**What is expected**
Print the complete listing so that it matches the original exactly.

**Records supplied**
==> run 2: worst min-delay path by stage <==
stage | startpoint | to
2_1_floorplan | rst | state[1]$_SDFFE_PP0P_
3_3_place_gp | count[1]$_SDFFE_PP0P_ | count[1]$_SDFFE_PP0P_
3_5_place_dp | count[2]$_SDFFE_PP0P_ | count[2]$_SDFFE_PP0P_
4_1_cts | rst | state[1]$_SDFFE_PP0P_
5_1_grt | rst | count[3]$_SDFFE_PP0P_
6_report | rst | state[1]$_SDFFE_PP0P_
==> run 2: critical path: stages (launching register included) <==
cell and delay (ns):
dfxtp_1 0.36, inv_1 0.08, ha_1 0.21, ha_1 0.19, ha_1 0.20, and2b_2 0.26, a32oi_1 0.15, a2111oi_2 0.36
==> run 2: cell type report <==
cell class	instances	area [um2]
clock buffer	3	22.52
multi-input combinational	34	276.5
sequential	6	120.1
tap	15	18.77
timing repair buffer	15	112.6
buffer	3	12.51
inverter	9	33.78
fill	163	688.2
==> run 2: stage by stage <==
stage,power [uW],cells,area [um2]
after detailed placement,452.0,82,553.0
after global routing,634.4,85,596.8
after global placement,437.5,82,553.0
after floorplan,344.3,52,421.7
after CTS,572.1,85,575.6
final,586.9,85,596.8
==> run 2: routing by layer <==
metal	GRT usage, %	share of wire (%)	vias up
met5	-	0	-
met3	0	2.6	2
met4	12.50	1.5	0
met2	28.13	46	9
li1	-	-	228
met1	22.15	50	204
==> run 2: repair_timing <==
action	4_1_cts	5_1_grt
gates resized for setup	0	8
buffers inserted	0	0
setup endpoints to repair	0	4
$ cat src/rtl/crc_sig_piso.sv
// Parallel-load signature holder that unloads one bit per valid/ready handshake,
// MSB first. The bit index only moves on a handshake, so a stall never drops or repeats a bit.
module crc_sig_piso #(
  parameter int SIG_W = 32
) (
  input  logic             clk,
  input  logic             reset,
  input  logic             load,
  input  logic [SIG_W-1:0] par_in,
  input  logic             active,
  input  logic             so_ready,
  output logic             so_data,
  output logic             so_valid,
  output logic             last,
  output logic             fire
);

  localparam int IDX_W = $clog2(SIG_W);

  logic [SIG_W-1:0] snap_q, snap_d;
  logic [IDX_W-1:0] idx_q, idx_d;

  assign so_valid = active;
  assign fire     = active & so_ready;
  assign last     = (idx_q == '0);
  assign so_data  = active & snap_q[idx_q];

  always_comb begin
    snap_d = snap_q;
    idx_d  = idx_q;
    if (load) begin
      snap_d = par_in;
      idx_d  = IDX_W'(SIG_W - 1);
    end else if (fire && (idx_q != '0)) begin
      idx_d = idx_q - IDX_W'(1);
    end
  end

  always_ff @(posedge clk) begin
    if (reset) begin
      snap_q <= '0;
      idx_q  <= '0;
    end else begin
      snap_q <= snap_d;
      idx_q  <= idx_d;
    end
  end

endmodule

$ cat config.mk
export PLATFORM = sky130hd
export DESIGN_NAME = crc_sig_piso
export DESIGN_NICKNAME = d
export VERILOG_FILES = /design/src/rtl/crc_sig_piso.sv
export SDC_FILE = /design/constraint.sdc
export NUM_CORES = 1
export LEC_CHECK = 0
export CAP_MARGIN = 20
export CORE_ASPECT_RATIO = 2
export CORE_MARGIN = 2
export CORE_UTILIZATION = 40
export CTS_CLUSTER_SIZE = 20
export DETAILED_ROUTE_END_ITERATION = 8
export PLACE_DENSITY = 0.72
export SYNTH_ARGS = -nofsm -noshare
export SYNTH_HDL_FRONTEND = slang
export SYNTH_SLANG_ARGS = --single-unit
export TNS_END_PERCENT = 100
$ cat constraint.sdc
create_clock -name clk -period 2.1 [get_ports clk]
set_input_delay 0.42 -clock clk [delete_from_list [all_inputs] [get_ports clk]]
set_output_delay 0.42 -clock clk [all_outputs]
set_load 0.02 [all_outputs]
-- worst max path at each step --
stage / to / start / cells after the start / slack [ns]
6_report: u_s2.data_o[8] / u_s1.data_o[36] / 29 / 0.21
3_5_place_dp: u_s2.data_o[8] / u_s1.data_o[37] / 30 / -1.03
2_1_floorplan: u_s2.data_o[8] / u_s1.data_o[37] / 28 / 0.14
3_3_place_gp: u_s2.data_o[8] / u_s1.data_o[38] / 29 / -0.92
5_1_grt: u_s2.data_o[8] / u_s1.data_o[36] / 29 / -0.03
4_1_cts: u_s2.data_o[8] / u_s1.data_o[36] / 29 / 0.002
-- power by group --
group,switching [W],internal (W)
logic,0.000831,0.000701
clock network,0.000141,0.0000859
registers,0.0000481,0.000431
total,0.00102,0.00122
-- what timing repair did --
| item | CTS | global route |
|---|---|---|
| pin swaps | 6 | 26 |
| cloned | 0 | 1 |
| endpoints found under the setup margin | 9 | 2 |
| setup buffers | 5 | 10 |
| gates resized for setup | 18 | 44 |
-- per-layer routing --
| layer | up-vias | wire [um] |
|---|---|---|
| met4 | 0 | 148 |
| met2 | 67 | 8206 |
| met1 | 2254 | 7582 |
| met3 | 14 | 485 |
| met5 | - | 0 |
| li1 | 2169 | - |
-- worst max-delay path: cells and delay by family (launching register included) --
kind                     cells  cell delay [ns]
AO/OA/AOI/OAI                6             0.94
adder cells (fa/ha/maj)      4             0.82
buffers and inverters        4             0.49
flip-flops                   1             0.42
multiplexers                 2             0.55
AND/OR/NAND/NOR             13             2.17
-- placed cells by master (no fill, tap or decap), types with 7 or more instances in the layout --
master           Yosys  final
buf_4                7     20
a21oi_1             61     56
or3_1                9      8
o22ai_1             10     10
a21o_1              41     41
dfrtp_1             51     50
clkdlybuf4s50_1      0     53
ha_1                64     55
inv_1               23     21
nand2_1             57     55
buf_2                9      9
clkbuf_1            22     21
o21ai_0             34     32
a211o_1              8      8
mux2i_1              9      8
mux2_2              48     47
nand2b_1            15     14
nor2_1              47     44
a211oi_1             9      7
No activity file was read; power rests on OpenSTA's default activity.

**Solution for this problem**
==> run 2: worst min-delay path by stage <==
stage | startpoint | to
2_1_floorplan | rst | state[1]$_SDFFE_PP0P_
3_3_place_gp | count[1]$_SDFFE_PP0P_ | count[1]$_SDFFE_PP0P_
3_5_place_dp | count[2]$_SDFFE_PP0P_ | count[2]$_SDFFE_PP0P_
4_1_cts | rst | state[1]$_SDFFE_PP0P_
5_1_grt | rst | count[3]$_SDFFE_PP0P_
6_report | rst | state[1]$_SDFFE_PP0P_
==> run 2: critical path: stages (launching register included) <==
cell and delay (ns):
dfxtp_1 0.36, inv_1 0.08, ha_1 0.21, ha_1 0.19, ha_1 0.20, and2b_2 0.26, a32oi_1 0.15, a2111oi_2 0.36
==> run 2: cell type report <==
cell class	instances	area [um2]
clock buffer	3	22.52
multi-input combinational	34	276.5
sequential	6	120.1
tap	15	18.77
timing repair buffer	15	112.6
buffer	3	12.51
inverter	9	33.78
fill	163	688.2
==> run 2: stage by stage <==
stage,power [uW],cells,area [um2]
after detailed placement,452.0,82,553.0
after global routing,634.4,85,596.8
after global placement,437.5,82,553.0
after floorplan,344.3,52,421.7
after CTS,572.1,85,575.6
final,586.9,85,596.8
==> run 2: routing by layer <==
metal	GRT usage, %	share of wire (%)	vias up
met5	-	0	-
met3	0	2.6	2
met4	12.50	1.5	0
met2	28.13	46	9
li1	-	-	228
met1	22.15	50	204
==> run 2: repair_timing <==
action	4_1_cts	5_1_grt
gates resized for setup	0	8
buffers inserted	0	0
setup endpoints to repair	0	4
$ cat src/rtl/crc_sig_piso.sv
// Parallel-load signature holder that unloads one bit per valid/ready handshake,
// MSB first. The bit index only moves on a handshake, so a stall never drops or repeats a bit.
module crc_sig_piso #(
  parameter int SIG_W = 32
) (
  input  logic             clk,
  input  logic             reset,
  input  logic             load,
  input  logic [SIG_W-1:0] par_in,
  input  logic             active,
  input  logic             so_ready,
  output logic             so_data,
  output logic             so_valid,
  output logic             last,
  output logic             fire
);

  localparam int IDX_W = $clog2(SIG_W);

  logic [SIG_W-1:0] snap_q, snap_d;
  logic [IDX_W-1:0] idx_q, idx_d;

  assign so_valid = active;
  assign fire     = active & so_ready;
  assign last     = (idx_q == '0);
  assign so_data  = active & snap_q[idx_q];

  always_comb begin
    snap_d = snap_q;
    idx_d  = idx_q;
    if (load) begin
      snap_d = par_in;
      idx_d  = IDX_W'(SIG_W - 1);
    end else if (fire && (idx_q != '0)) begin
      idx_d = idx_q - IDX_W'(1);
    end
  end

  always_ff @(posedge clk) begin
    if (reset) begin
      snap_q <= '0;
      idx_q  <= '0;
    end else begin
      snap_q <= snap_d;
      idx_q  <= idx_d;
    end
  end

endmodule

$ cat config.mk
export PLATFORM = sky130hd
export DESIGN_NAME = crc_sig_piso
export DESIGN_NICKNAME = d
export VERILOG_FILES = /design/src/rtl/crc_sig_piso.sv
export SDC_FILE = /design/constraint.sdc
export NUM_CORES = 1
export LEC_CHECK = 0
export CAP_MARGIN = 20
export CORE_ASPECT_RATIO = 2
export CORE_MARGIN = 2
export CORE_UTILIZATION = 40
export CTS_CLUSTER_SIZE = 20
export DETAILED_ROUTE_END_ITERATION = 8
export PLACE_DENSITY = 0.72
export SYNTH_ARGS = -nofsm -noshare
export SYNTH_HDL_FRONTEND = slang
export SYNTH_SLANG_ARGS = --single-unit
export TNS_END_PERCENT = 100
$ cat constraint.sdc
create_clock -name clk -period 2.1 [get_ports clk]
set_input_delay 0.42 -clock clk [delete_from_list [all_inputs] [get_ports clk]]
set_output_delay 0.42 -clock clk [all_outputs]
set_load 0.02 [all_outputs]
-- worst max path at each step --
stage / to / start / cells after the start / slack [ns]
6_report: u_s2.data_o[8] / u_s1.data_o[36] / 29 / 0.21
3_5_place_dp: u_s2.data_o[8] / u_s1.data_o[37] / 30 / -1.03
2_1_floorplan: u_s2.data_o[8] / u_s1.data_o[37] / 28 / 0.14
3_3_place_gp: u_s2.data_o[8] / u_s1.data_o[38] / 29 / -0.92
5_1_grt: u_s2.data_o[8] / u_s1.data_o[36] / 29 / -0.03
4_1_cts: u_s2.data_o[8] / u_s1.data_o[36] / 29 / 0.002
-- power by group --
group,switching [W],internal (W)
logic,0.000831,0.000701
clock network,0.000141,0.0000859
registers,0.0000481,0.000431
total,0.00102,0.00122
-- what timing repair did --
| item | CTS | global route |
|---|---|---|
| pin swaps | 6 | 26 |
| cloned | 0 | 1 |
| endpoints found under the setup margin | 9 | 2 |
| setup buffers | 5 | 10 |
| gates resized for setup | 18 | 44 |
-- per-layer routing --
| layer | up-vias | wire [um] |
|---|---|---|
| met4 | 0 | 148 |
| met2 | 67 | 8206 |
| met1 | 2254 | 7582 |
| met3 | 14 | 485 |
| met5 | - | 0 |
| li1 | 2169 | - |
-- worst max-delay path: cells and delay by family (launching register included) --
kind                     cells  cell delay [ns]
AO/OA/AOI/OAI                6             0.94
adder cells (fa/ha/maj)      4             0.82
buffers and inverters        4             0.49
flip-flops                   1             0.42
multiplexers                 2             0.55
AND/OR/NAND/NOR             13             2.17
-- placed cells by master (no fill, tap or decap), types with 7 or more instances in the layout --
master           Yosys  final
buf_4                7     20
a21oi_1             61     56
or3_1                9      8
o22ai_1             10     10
a21o_1              41     41
dfrtp_1             51     50
clkdlybuf4s50_1      0     53
ha_1                64     55
inv_1               23     21
nand2_1             57     55
buf_2                9      9
clkbuf_1            22     21
o21ai_0             34     32
a211o_1              8      8
mux2i_1              9      8
mux2_2              48     47
nand2b_1            15     14
nor2_1              47     44
a211oi_1             9      7
No activity file was read; power rests on OpenSTA's default activity.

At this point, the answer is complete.